China goes urban
The exhibition titled “China Goes Urban. The City to Come” is curated by the Politecnico di Torino and Prospekt Photographers with Tsinghua University in Beijing, and organized in collaboration with Intesa Sanpaolo, at MAO - Museo d’Arte Orientale in Turin.
The exhibition has been suspended due to Covid-19 infection containment regulations. Online events go on.
This show is the result of long-standing research and offers its audience a new and broad perspective. It traces a line of continuity between the past, present, and future while comparing traditional Chinese culture with the considerable transformations of contemporary Chinese cities. This is an opportunity to analyze and explore the challenges sparked by urban change underway not only in China, but across the globe. Beginning with some Chinese new towns and the contradictions spawned by the frenetic processes of urbanization and urban expansion, this exhibition aims to stimulate reflection on the cities of today and tomorrow.
Exhibition
Each year, in China, over 16 million people move from rural areas to cities, thus giving rise to what is considered the greatest mass migration the world has ever seen. This is not an exception, but rather a global trend: in fact, according to the findings of UN-Habitat, in 2007 the world’s urban population surpassed rural population.

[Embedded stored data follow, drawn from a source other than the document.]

**config.mk**
```make
export PLATFORM = sky130hd
export DESIGN_NAME = rcn_master_arb
export DESIGN_NICKNAME = d
export VERILOG_FILES = /design/src/rtl/rcn_pkg.sv /design/src/rtl/rcn_rr_pick.sv /design/src/rtl/rcn_master_arb.sv
export SDC_FILE = /design/constraint.sdc
export NUM_CORES = 1
export LEC_CHECK = 0
export CAP_MARGIN = 10
export CORE_AREA = 2 2 173 175
export CTS_CLUSTER_SIZE = 16
export DETAILED_ROUTE_END_ITERATION = 8
export DIE_AREA = 0 0 175 177
export PLACE_DENSITY_LB_ADDON = 0.1
export SETUP_SLACK_MARGIN = 0.1
export SKIP_CTS_REPAIR_TIMING = 1
export SKIP_LAST_GASP = 1
export SYNTH_ARGS = -nofsm -noshare
export SYNTH_HDL_FRONTEND = slang
export SYNTH_SLANG_ARGS = --single-unit
```
**constraint.sdc**
```tcl
create_clock -name clk -period 3.61 [get_ports clk]
set_input_delay 0.5415 -clock clk [delete_from_list [all_inputs] [get_ports clk]]
set_output_delay 0.5415 -clock clk [all_outputs]
set_load 0.1 [all_outputs]
```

The planetary urbanization phenomenon does not only entail an increase in the population of cities or the development of settlements, but also a rise in more and more intense social, economic, political, and functional relations between different areas of the planet. This development model, which has taken hold over the centuries, presents limits and contradictions, from both an environmental and social-economic point of view, particularly evident in the current phase of uncertainty due to health crises and consequences of the economy and inequality.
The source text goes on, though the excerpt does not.